The investigators examined several genes along the animals’ hypothalamic-pituitary-adrenal axis, the brain’s key stress pathway. Findings showed significant epigenetic changes—not only in Th, but also in brain-derived neurotrophic factor (BDNF), which helps regulate connections important for learning and memory, and in FK506 binding protein 5 (Fkbp5), which plays a role in stress response and immune function. Treatment with RU486 during the three-week stress period (5 to 8 weeks of age in the adolescent mice) prevented epigenetic changes in the Th, BDNF and Fkbp5 genes.

To identify the precise period when RU486 could offer the most benefit, the researchers divided the treatment periods into three windows: the first week of the stress regimen, the first two weeks of the stress regimen and the two weeks after the stress regimen.

“What we found was that treatment during the first week seems to have the most effect in terms of blocking the epigenetic, behavioral and biochemical deficits initially observed,” Lee says. This suggests, he explains, that early adolescence may be a specific period of maturation and function of dopaminergic neurons and their sensitivity to glucocorticoids. Treatment during the first two weeks was also helpful; however, “treating these adolescent mice after the stressor doesn’t reverse any of the effect, because the stress hormone has already done its damage.”

Niwa and Lee are now looking to study the impact of adolescent stress in typical mice that do not carry the genetic risk and to examine epigenetic changes genomewide using a platform Lee developed. They also plan to test a newer, more selective compound that blocks only the glucocorticoid receptor.

The work has relevance for neural development in adolescence, says Lee. In particular, he notes, this past January, President Obama announced a ban on solitary confinement for jailed juveniles. “I think [people are realizing] what social isolation does to your mental health, especially around the time when your brain is still developing in terms of maturation and reorganization.”

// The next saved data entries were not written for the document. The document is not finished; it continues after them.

==> config.mk <==
export PLATFORM = sky130hd
export DESIGN_NAME = voice_gate_with_preroll_unit
export DESIGN_NICKNAME = d
export VERILOG_FILES = /design/src/vgpre_pkg.sv /design/src/vgpre_ctrl.sv /design/src/vgpre_dpath.sv /design/src/voice_gate_with_preroll_unit.sv
export SDC_FILE = /design/constraint.sdc
export NUM_CORES = 1
export LEC_CHECK = 0
export ABC_CLOCK_PERIOD_IN_PS = 4550
export BUFFER_PORTS_ARGS = -buffer_cell sky130_fd_sc_hd__buf_4
export CORE_ASPECT_RATIO = 1.2
export CORE_MARGIN = 3
export CORE_UTILIZATION = 62
export CTS_BUF_LIST = sky130_fd_sc_hd__clkbuf_8
export DETAILED_ROUTE_END_ITERATION = 16
export PLACE_DENSITY_LB_ADDON = 0.15
export SYNTH_ARGS = -nofsm -noshare
export SYNTH_HDL_FRONTEND = slang
export SYNTH_SLANG_ARGS = --single-unit
==> constraint.sdc <==
create_clock -name clk -period 4.55 [get_ports clk]
set_input_delay 0.91 -clock clk [delete_from_list [all_inputs] [get_ports clk]]
set_output_delay 0.91 -clock clk [all_outputs]
set_load 0.03 [all_outputs]
==> src/vgpre_pkg.sv <==
// Package for the voice gate with pre-roll: beat types, codes, controller state,
// and the command/status structs between controller and datapath. No dependencies.
package vgpre_pkg;

  localparam int DEF_HISTORY_DEPTH = 16;
  localparam int MAX_REPLAY        = 16;
  localparam int REPLAY_W          = 5;   // holds 0..MAX_REPLAY
  localparam int HANDLE_W          = 16;
  localparam int LIMIT_W           = 5;
  localparam int BATCH_W           = 7;
  localparam int RUN_W             = 6;
  localparam int CFG_INDEX_W       = 2;
  localparam int CFG_DATA_W        = 7;

  typedef enum logic [1:0] {
    KIND_CHUNK = 2'd0,
    KIND_BEGIN = 2'd1,
    KIND_END   = 2'd2,
    KIND_BATCH = 2'd3
  } kind_t;

  typedef enum logic [CFG_INDEX_W-1:0] {
    REG_ATTACK_LIMIT   = 2'd0,
    REG_HANGOVER_LIMIT = 2'd1,
    REG_PREROLL_LEN    = 2'd2,
    REG_DOA_BATCH_LEN  = 2'd3
  } cfg_reg_t;

  typedef struct packed {
    logic                is_voice;
    logic [HANDLE_W-1:0] chunk_id;
  } in_beat_t;

  typedef struct packed {
    kind_t               kind;
    logic [HANDLE_W-1:0] chunk_handle;
    logic                last;
  } out_beat_t;

  typedef enum logic [2:0] {
    ST_IDLE,
    ST_START,
    ST_BATCH,
    ST_CHUNK,
    ST_END,
    ST_BEGIN,
    ST_READ,
    ST_REPLAY
  } state_t;

  typedef struct packed {
    logic  accept;      // input beat taken this cycle
    logic  load;        // load output register
    kind_t kind;
    logic  from_ring;   // chunk handle comes from ring read data
    logic  last;
    logic  rd_issue;    // read ring at replay pointer
    logic  rd_advance;  // step replay pointer and count
  } cmd_t;

  typedef struct packed {
    logic was_active;
    logic batch_due;
    logic end_due;
    logic begin_due;
    logic replay_zero;
    logic replay_one;
    logic out_free;
  } status_t;

endpackage

==> src/vgpre_ctrl.sv <==
// Sequencing controller for the voice gate: walks the result list of one input beat.
// Depends on vgpre_pkg.
module vgpre_ctrl (
  input  logic              clk,
  input  logic              rst,
  input  logic              in_valid,
  input  vgpre_pkg::status_t status,
  output logic              in_ready,
  output vgpre_pkg::cmd_t   cmd
);
  import vgpre_pkg::*;

  state_t state, state_next;

  always_ff @(posedge clk) begin
    if (rst) begin
      state <= ST_IDLE;
    end else begin
      state <= state_next;
    end
  end

  always_comb begin
    state_next     = state;
    in_ready       = 1'b0;
    cmd            = '0;
    cmd.kind       = KIND_CHUNK;
    unique case (state)
      ST_IDLE: begin
        in_ready = 1'b1;
        if (in_valid) begin
          cmd.accept = 1'b1;
          state_next = ST_START;
        end
      end
      ST_START: begin
        if (status.was_active) begin
          state_next = status.batch_due ? ST_BATCH : ST_CHUNK;
        end else if (status.begin_due) begin
          state_next = ST_BEGIN;
        end else begin
          state_next = ST_IDLE;
        end
      end
      ST_BATCH: begin
        if (status.out_free) begin
          cmd.load   = 1'b1;
          cmd.kind   = KIND_BATCH;
          state_next = ST_CHUNK;
        end
      end
      ST_CHUNK: begin
        if (status.out_free) begin
          cmd.load   = 1'b1;
          cmd.kind   = KIND_CHUNK;
          cmd.last   = !status.end_due;
          state_next = status.end_due ? ST_END : ST_IDLE;
        end
      end
      ST_END: begin
        if (status.out_free) begin
          cmd.load   = 1'b1;
          cmd.kind   = KIND_END;
          cmd.last   = 1'b1;
          state_next = ST_IDLE;
        end
      end
      ST_BEGIN: begin
        if (status.out_free) begin
          cmd.load   = 1'b1;
          cmd.kind   = KIND_BEGIN;
          cmd.last   = status.replay_zero;
          state_next = status.replay_zero ? ST_IDLE : ST_READ;
        end
      end
      ST_READ: begin
        cmd.rd_issue = 1'b1;
        state_next   = ST_REPLAY;
      end
      ST_REPLAY: begin
        if (status.out_free) begin
          cmd.load       = 1'b1;
          cmd.kind       = KIND_CHUNK;
          cmd.from_ring  = 1'b1;
          cmd.last       = status.replay_one;
          cmd.rd_advance = 1'b1;
          state_next     = status.replay_one ? ST_IDLE : ST_READ;
        end
      end
      default: begin
        state_next = ST_IDLE;
      end
    endcase
  end

endmodule

==> src/vgpre_dpath.sv <==
// Datapath for the voice gate: config registers, counters, history ring,
// replay pointer and output register. Depends on vgpre_pkg.
module vgpre_dpath #(
  parameter int HISTORY_DEPTH = vgpre_pkg::DEF_HISTORY_DEPTH
) (
  input  logic                                clk,
  input  logic                                rst,
  input  vgpre_pkg::cmd_t                     cmd,
  output vgpre_pkg::status_t                  status,
  input  vgpre_pkg::in_beat_t                 in_data,
  output logic                                out_valid,
  input  logic                                out_ready,
  output vgpre_pkg::out_beat_t                out_data,
  input  logic                                cfg_valid,
  input  logic [vgpre_pkg::CFG_INDEX_W-1:0]   cfg_index,
  input  logic [vgpre_pkg::CFG_DATA_W-1:0]    cfg_data
);
  import vgpre_pkg::*;

  localparam int PTR_W  = (HISTORY_DEPTH > 1) ? $clog2(HISTORY_DEPTH) : 1;
  localparam int FILL_W = $clog2(HISTORY_DEPTH + 1);
  localparam int CMP_W  = (FILL_W > REPLAY_W) ? FILL_W : REPLAY_W;
  localparam int SUM_W  = PTR_W + 1;

  // config
  logic [LIMIT_W-1:0] attack_limit, hangover_limit, preroll_len;
  logic [BATCH_W-1:0] doa_batch_len;

  // control state
  logic               active;
  logic [RUN_W-1:0]   run_count;
  logic [BATCH_W-1:0] batch_count;
  logic [FILL_W-1:0]  history_fill;
  logic [PTR_W-1:0]   write_pointer;
  logic               was_active, batch_due, end_due, begin_due;
  logic [REPLAY_W-1:0] remain;
  logic [PTR_W-1:0]   rd_idx;

  // payload
  logic [HANDLE_W-1:0] handle;
  logic [HANDLE_W-1:0] rd_data;
  logic [HANDLE_W-1:0] history_ring [HISTORY_DEPTH];

  // next values at accept
  logic               active_next;
  logic [RUN_W-1:0]   run_count_next, run_inc;
  logic [BATCH_W-1:0] batch_count_next, batch_inc, batch_lim;
  logic               batch_hit, end_hit, begin_hit;
  logic [FILL_W-1:0]  history_fill_next;
  logic [PTR_W-1:0]   write_pointer_next;
  logic [REPLAY_W-1:0] pre_clamp, replay_cnt;
  logic [SUM_W-1:0]   start_sum;
  logic [PTR_W-1:0]   start_idx;

  always_ff @(posedge clk) begin
    if (rst) begin
      attack_limit   <= LIMIT_W'(5);
      hangover_limit <= LIMIT_W'(5);
      preroll_len    <= LIMIT_W'(10);
      doa_batch_len  <= BATCH_W'(20);
    end else if (cfg_valid) begin
      unique case (cfg_reg_t'(cfg_index))
        REG_ATTACK_LIMIT:   attack_limit   <= cfg_data[LIMIT_W-1:0];
        REG_HANGOVER_LIMIT: hangover_limit <= cfg_data[LIMIT_W-1:0];
        REG_PREROLL_LEN:    preroll_len    <= cfg_data[LIMIT_W-1:0];
        REG_DOA_BATCH_LEN:  doa_batch_len  <= cfg_data[BATCH_W-1:0];
        default: begin
        end
      endcase
    end
  end

  always_comb begin
    batch_lim = (doa_batch_len == '0) ? BATCH_W'(1) : doa_batch_len;
    batch_inc = batch_count + BATCH_W'(1);
    batch_hit = (batch_inc >= batch_lim);
    run_inc   = (run_count == {RUN_W{1'b1}}) ? run_count : run_count + RUN_W'(1);

    active_next      = active;
    run_count_next   = run_count;
    batch_count_next = batch_count;
    end_hit          = 1'b0;
    begin_hit        = 1'b0;
    if (active) begin
      batch_count_next = batch_hit ? '0 : batch_inc;
      if (in_data.is_voice) begin
        run_count_next = '0;
      end else begin
        run_count_next = run_inc;
        if (run_inc > RUN_W'(hangover_limit)) begin
          end_hit        = 1'b1;
          active_next    = 1'b0;
          run_count_next = '0;
        end
      end
    end else if (in_data.is_voice) begin
      run_count_next = run_inc;
      if (run_inc > RUN_W'(attack_limit)) begin
        begin_hit      = 1'b1;
        active_next    = 1'b1;
        run_count_next = '0;
      end
    end else begin
      run_count_next = '0;
    end

    history_fill_next = (history_fill < FILL_W'(HISTORY_DEPTH)) ?
                        history_fill + FILL_W'(1) : history_fill;
    write_pointer_next = (write_pointer == PTR_W'(HISTORY_DEPTH - 1)) ?
                         '0 : write_pointer + PTR_W'(1);

    // replay count: min(preroll_len, MAX_REPLAY, handles stored)
    pre_clamp  = (preroll_len > REPLAY_W'(MAX_REPLAY)) ? REPLAY_W'(MAX_REPLAY)
                                                     : REPLAY_W'(preroll_len);
    replay_cnt = (CMP_W'(pre_clamp) > CMP_W'(history_fill_next)) ?
                 REPLAY_W'(history_fill_next) : pre_clamp;

    // oldest replayed slot, modulo depth
    start_sum = SUM_W'(write_pointer_next) + SUM_W'(HISTORY_DEPTH) - SUM_W'(replay_cnt);
    start_idx = (start_sum >= SUM_W'(HISTORY_DEPTH)) ?
                PTR_W'(start_sum - SUM_W'(HISTORY_DEPTH)) : PTR_W'(start_sum);
  end

  always_ff @(posedge clk) begin
    if (rst) begin
      active        <= 1'b0;
      run_count     <= '0;
      batch_count   <= '0;
      history_fill  <= '0;
      write_pointer <= '0;
      was_active    <= 1'b0;
      batch_due     <= 1'b0;
      end_due       <= 1'b0;
      begin_due     <= 1'b0;
      remain        <= '0;
      rd_idx        <= '0;
    end else if (cmd.accept) begin
      active        <= active_next;
      run_count     <= run_count_next;
      batch_count   <= batch_count_next;
      history_fill  <= history_fill_next;
      write_pointer <= write_pointer_next;
      was_active    <= active;
      batch_due     <= active && batch_hit;
      end_due       <= end_hit;
      begin_due     <= begin_hit;
      remain        <= replay_cnt;
      rd_idx        <= start_idx;
    end else if (cmd.rd_advance) begin
      remain <= remain - REPLAY_W'(1);
      rd_idx <= (rd_idx == PTR_W'(HISTORY_DEPTH - 1)) ? '0 : rd_idx + PTR_W'(1);
    end
  end

  // history ring: one write port, one registered read port
  always_ff @(posedge clk) begin
    if (cmd.accept) begin
      history_ring[write_pointer] <= in_data.chunk_id;
      handle                      <= in_data.chunk_id;
    end
    if (cmd.rd_issue) begin
      rd_data <= history_ring[rd_idx];
    end
  end

  // output register
  always_ff @(posedge clk) begin
    if (rst) begin
      out_valid <= 1'b0;
    end else if (cmd.load) begin
      out_valid <= 1'b1;
    end else if (out_ready) begin
      out_valid <= 1'b0;
    end
  end

  always_ff @(posedge clk) begin
    if (cmd.load) begin
      out_data.kind         <= cmd.kind;
      out_data.last         <= cmd.last;
      out_data.chunk_handle <= (cmd.kind != KIND_CHUNK) ? '0 :
                               (cmd.from_ring ? rd_data : handle);
    end
  end

  always_comb begin
    status.was_active  = was_active;
    status.batch_due   = batch_due;
    status.end_due     = end_due;
    status.begin_due   = begin_due;
    status.replay_zero = (remain == '0);
    status.replay_one  = (remain == REPLAY_W'(1));
    status.out_free    = !out_valid || out_ready;
  end

endmodule

==> src/voice_gate_with_preroll_unit.sv <==
// Top level of the voice gate with hangover and pre-roll replay.
// Depends on vgpre_pkg, vgpre_ctrl and vgpre_dpath.
//
//   channel | signals                               | payload
//   --------+---------------------------------------+---------------------------------
//   input   | in_valid / in_ready / in_data         | is_voice, chunk_id
//   output  | out_valid / out_ready / out_data      | kind, chunk_handle, last
//   config  | cfg_valid / cfg_ready / cfg_index/data| register index, write data
//
// One input beat at a time: an accept state and a decode state, then one state
// per tag or live chunk and two per replayed handle (ring read, then output
// load).
// Synchronous reset clears control state; no clearing pass, the ring is only
// read at slots written since reset.
// A stalled output holds the controller in its current result state.
// cfg_ready is always high.
module voice_gate_with_preroll_unit #(
  parameter int HISTORY_DEPTH = vgpre_pkg::DEF_HISTORY_DEPTH
) (
  input  logic                               clk,
  input  logic                               rst,
  input  logic                               in_valid,
  output logic                               in_ready,
  input  vgpre_pkg::in_beat_t                in_data,
  output logic                               out_valid,
  input  logic                               out_ready,
  output vgpre_pkg::out_beat_t               out_data,
  input  logic                               cfg_valid,
  output logic                               cfg_ready,
  input  logic [vgpre_pkg::CFG_INDEX_W-1:0]  cfg_index,
  input  logic [vgpre_pkg::CFG_DATA_W-1:0]   cfg_data
);
  import vgpre_pkg::*;

  cmd_t    cmd;
  status_t status;

  // the user must issue writes only while idle (the block does not enforce it); the port never stalls
  assign cfg_ready = 1'b1;

  // controller: idle and decode states, one state per result kind, plus ring read/replay pair
  vgpre_ctrl u_ctrl (
    .clk      (clk),
    .rst      (rst),
    .in_valid (in_valid),
    .status   (status),
    .in_ready (in_ready),
    .cmd      (cmd)
  );

  // datapath: counters decided at accept, ring, output register
  vgpre_dpath #(
    .HISTORY_DEPTH (HISTORY_DEPTH)
  ) u_dpath (
    .clk       (clk),
    .rst       (rst),
    .cmd       (cmd),
    .status    (status),
    .in_data   (in_data),
    .out_valid (out_valid),
    .out_ready (out_ready),
    .out_data  (out_data),
    .cfg_valid (cfg_valid),
    .cfg_index (cfg_index),
    .cfg_data  (cfg_data)
  );

endmodule

==> metrics, run 1 <==
status completed; Tightest Pin Transition 1.170 ns; largest net degree at the start of global routing 69; highest clock rate 283.5 MHz; Cell Rows 62; Max-Cap Viols 0; post-route ant nets 0; number of vias per cell 6.025; Post-synth EDFFs 307; Num CTS Buffers 57; critical path startpoint category register; Final nets 1119; most common cell after layout, fill and taps aside edfxtp_1; cts repair resizes 0; Synth Area in XOR/XNOR 1.351%; leakage power 5.990 nW; clk root buf clkbuf_8; Post-Syn Instances 967; Mean Syn Cell Area 15.80 sq um; RSZ-0062 raised after global routing false; sequential area share after synthesis 68.46%; first-pass GRT wire length 48820 microns; vias in the first global route 8612; Worst Path Arrival 3.98 ns; H-tree levels 2; pins over their slew limit 0; GRT overflow 0; initial core utilization 63.33%; Final HPWL DP 19460 microns; routability cong. 0.8162; Compound-Gate Fraction of Synth Area 4.971%; DRT Pass-1 Iters 5; Synth Area in Adders 2.907%; final WL 31550 microns; multiplexer area fraction after synthesis 12.41%; Worst EP required 5.00 ns; Slew HR 21.86%; clock sink total 369; Total GRT Usage 24.41%; synthesized cell area 0.01528 sq mm; Most used DFF post-synth edfxtp_1; final setup fails 0; Post-Syn Nets 1032; drt initial violations 618; area grow syn2layout 13.32%; Clk pin slew, worst setup/hold paths 0.06 ns; DIE AREA 0.02657 sq mm; Final TNS setup 0 ns; Antenna diodes 0; worst-skew pair later-pin latency 0.58 ns; Power Density 421.8 mW/mm^2; FFs w/ async S/R, synth 0%; Core Region 0.02413 sq mm; initial antenna violation count 0; most frequent cells in the layout edfxtp_1, nand2_1, mux4_2; #FFs+latches synth 369; share of cells above drive strength 1 23.84%; final instance area 0.01732 sq mm; total number of vias 8526; crit path max fanout 7; die height 178.0 microns; DP Worst Slack 1.079 ns; Hold WC Path Type reg -> reg; endpoints failing hold 0; Final WS setup 1.022 ns; Peak VDD IR 0.0003478 V; CTS tree yes; routed len/inst 22.30 microns; Total Power 7.304 mW; yosys warns 0; DRC viols 0; main combinational cell family by area after synthesis multiplexers; Post-Synth Simple-Gate Area 7.779%; chip width 149.3 microns; Final period util 77.54%; num ports 53; Synth cell types 66; # hold bufs at CTS 0; Clock Path Buffers 3; crit path kind reg -> reg; IO buf count 51; crit path time final 3.528 ns; Area after DPL 0.01614 sq mm; Layout Skew 0.02118 ns; crit end category register; post-CTS setup buffers 0
[where the power goes]
| part | internal [mW] | leakage [nW] | switching, mW |
|---|---|---|---|
| Combinational | 0.327 | 2.05 | 0.319 |
| Clock | 1.63 | 0.650 | 1.22 |
| Sequential | 3.73 | 3.29 | 0.0779 |
| Total | 5.69 | 5.99 | 1.62 |
[flip-flops by register name, indices dropped and copies added, names as in the netlist]
register / flops
u_dpath.rd_data: 16
u_ctrl.state: 3
u_dpath.batch_count: 7
u_dpath.hangover_limit: 5
u_dpath.write_pointer: 4
u_dpath.doa_batch_len: 7
u_dpath.preroll_len: 5
u_dpath.end_due: 1
u_dpath.handle: 16
u_dpath.remain: 5
u_dpath.active: 1
u_dpath.rd_idx: 4
u_dpath.out_data: 19
u_dpath.out_valid: 1
u_dpath.batch_due: 1
u_dpath.history_fill: 5
u_dpath.attack_limit: 5
u_dpath.history_ring: 256
u_dpath.begin_due: 1
u_dpath.was_active: 1
u_dpath.run_count: 6
[cell type report]
cell class,count,area (sq um)
Timing Repair Buffer,75,588.1
Sequential cell,369,10470
Multi-Input combinational cell,517,4556
Tap cell,320,400.4
Clock buffer,61,839.6
Fill cell,1575,6810
Inverter,34,127.6
Clock inverter,39,339.1
[synthesized netlist by cell type (all sizes together), types with 3 or more instances]
cell,n,share of area [%]
a211o,7,0.40
a211oi,6,0.36
a21o,4,0.20
a21oi,51,1.7
a31oi,5,0.20
and2,6,0.25
and3,6,0.25
buf,14,0.46
clkbuf,33,0.81
dfxtp,62,8.1
edfxtp,307,60
ha,33,2.7
inv,34,0.84
mux2i,9,0.61
mux4,80,12
nand2,83,2.0
nand2b,9,0.37
nand3,7,0.23
nand3b,8,0.39
nand4,4,0.16
nor2,74,1.8
nor2b,11,0.52
nor3,15,0.49
nor3b,4,0.20
nor4,5,0.25
nor4b,3,0.17
o21a,4,0.20
o21ai,25,0.84
o22ai,4,0.16
or3,5,0.24
xnor2,12,0.69
xor2,9,0.52
[logic make-up after synthesis]
group / Yosys count
simple gates: 248
flops: 369
xor+xnor: 22
compound gates: 122
mux: 89
buf+inv: 81
other cells: 1
fa+ha+maj: 35
[worst max-delay path, cell delays in order (launching register included)]
cell	delay (ns)
dfxtp_1	0.39
nand4b_1	0.26
xor2_1	0.20
ha_1	0.29
nand2_1	0.07
inv_1	0.11
nand2_1	0.06
nor3_1	0.59
nor2_1	0.11
mux2i_1	0.16
inv_1	0.07
ha_1	0.13
inv_1	0.05
fa_1	0.37
xnor2_1	0.13
a2111oi_0	0.40
[path summary, 6_finish.rpt]
path	end	start	cells past startpoint	slack [ns]
setup reg to reg	u_dpath.rd_idx[2]$_SDFFE_PP0P_	u_dpath.history_fill[4]$_SDFFE_PP0P_	15	1.02
hold reg to reg	u_dpath.batch_count[1]$_SDFFE_PP0P_	u_dpath.batch_count[1]$_SDFFE_PP0P_	2	0.47
hold / removal	u_dpath.batch_count[1]$_SDFFE_PP0P_	u_dpath.batch_count[1]$_SDFFE_PP0P_	2	0.47
setup / recovery	u_dpath.rd_idx[2]$_SDFFE_PP0P_	u_dpath.history_fill[4]$_SDFFE_PP0P_	15	1.02
[through the flow]
stage          std cells  util (%)  hold WS [ns]
6_report            1415     71.77        0.4698
5_1_grt             1415     71.77        0.4934
4_1_cts             1415     71.77        0.4693
3_5_place_dp        1315     66.89        0.4556
3_3_place_gp        1315     66.89        0.4533
2_1_floorplan        967         -        0.4273
[metal layers]
layer / wire length (microns) / track usage, %
met1: 12510 / 32.84
met2: 16330 / 41.99
met3: 2193 / 4.422
met4: 518 / 6.143
met5: 0 / 0
(Power assumes the default switching activity.)
==> run 2, diff against run 1 <==
Settings changed: ABC_AREA from default to 1, ABC_CLOCK_PERIOD_IN_PS 4550 to 3400.
Clock period 4.55 ns to 3.4 ns, I/O delays scaled along.
==> run 2 against run 1 <==
Combinational power grew 81%. Worst setup slack lost 0.78 ns. Register-to-register slack lost 0.78 ns. Synthesized cell count grew 36%. Critical path depth grew 5. Via count grew 23%. Utilization grew 0.36 points. Largest cell class unchanged.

Therapeutic strategies that can amend the debilitating consequences of stress are highly desirable, adds Niwa. “We need to develop a new compound that can reverse these changes, even after their establishment,” she says, as well as identify a biomarker for the maturation of dopaminergic neurons. “If we can find such a biomarker, we could intervene with drug treatment or cognitive training in adolescents.”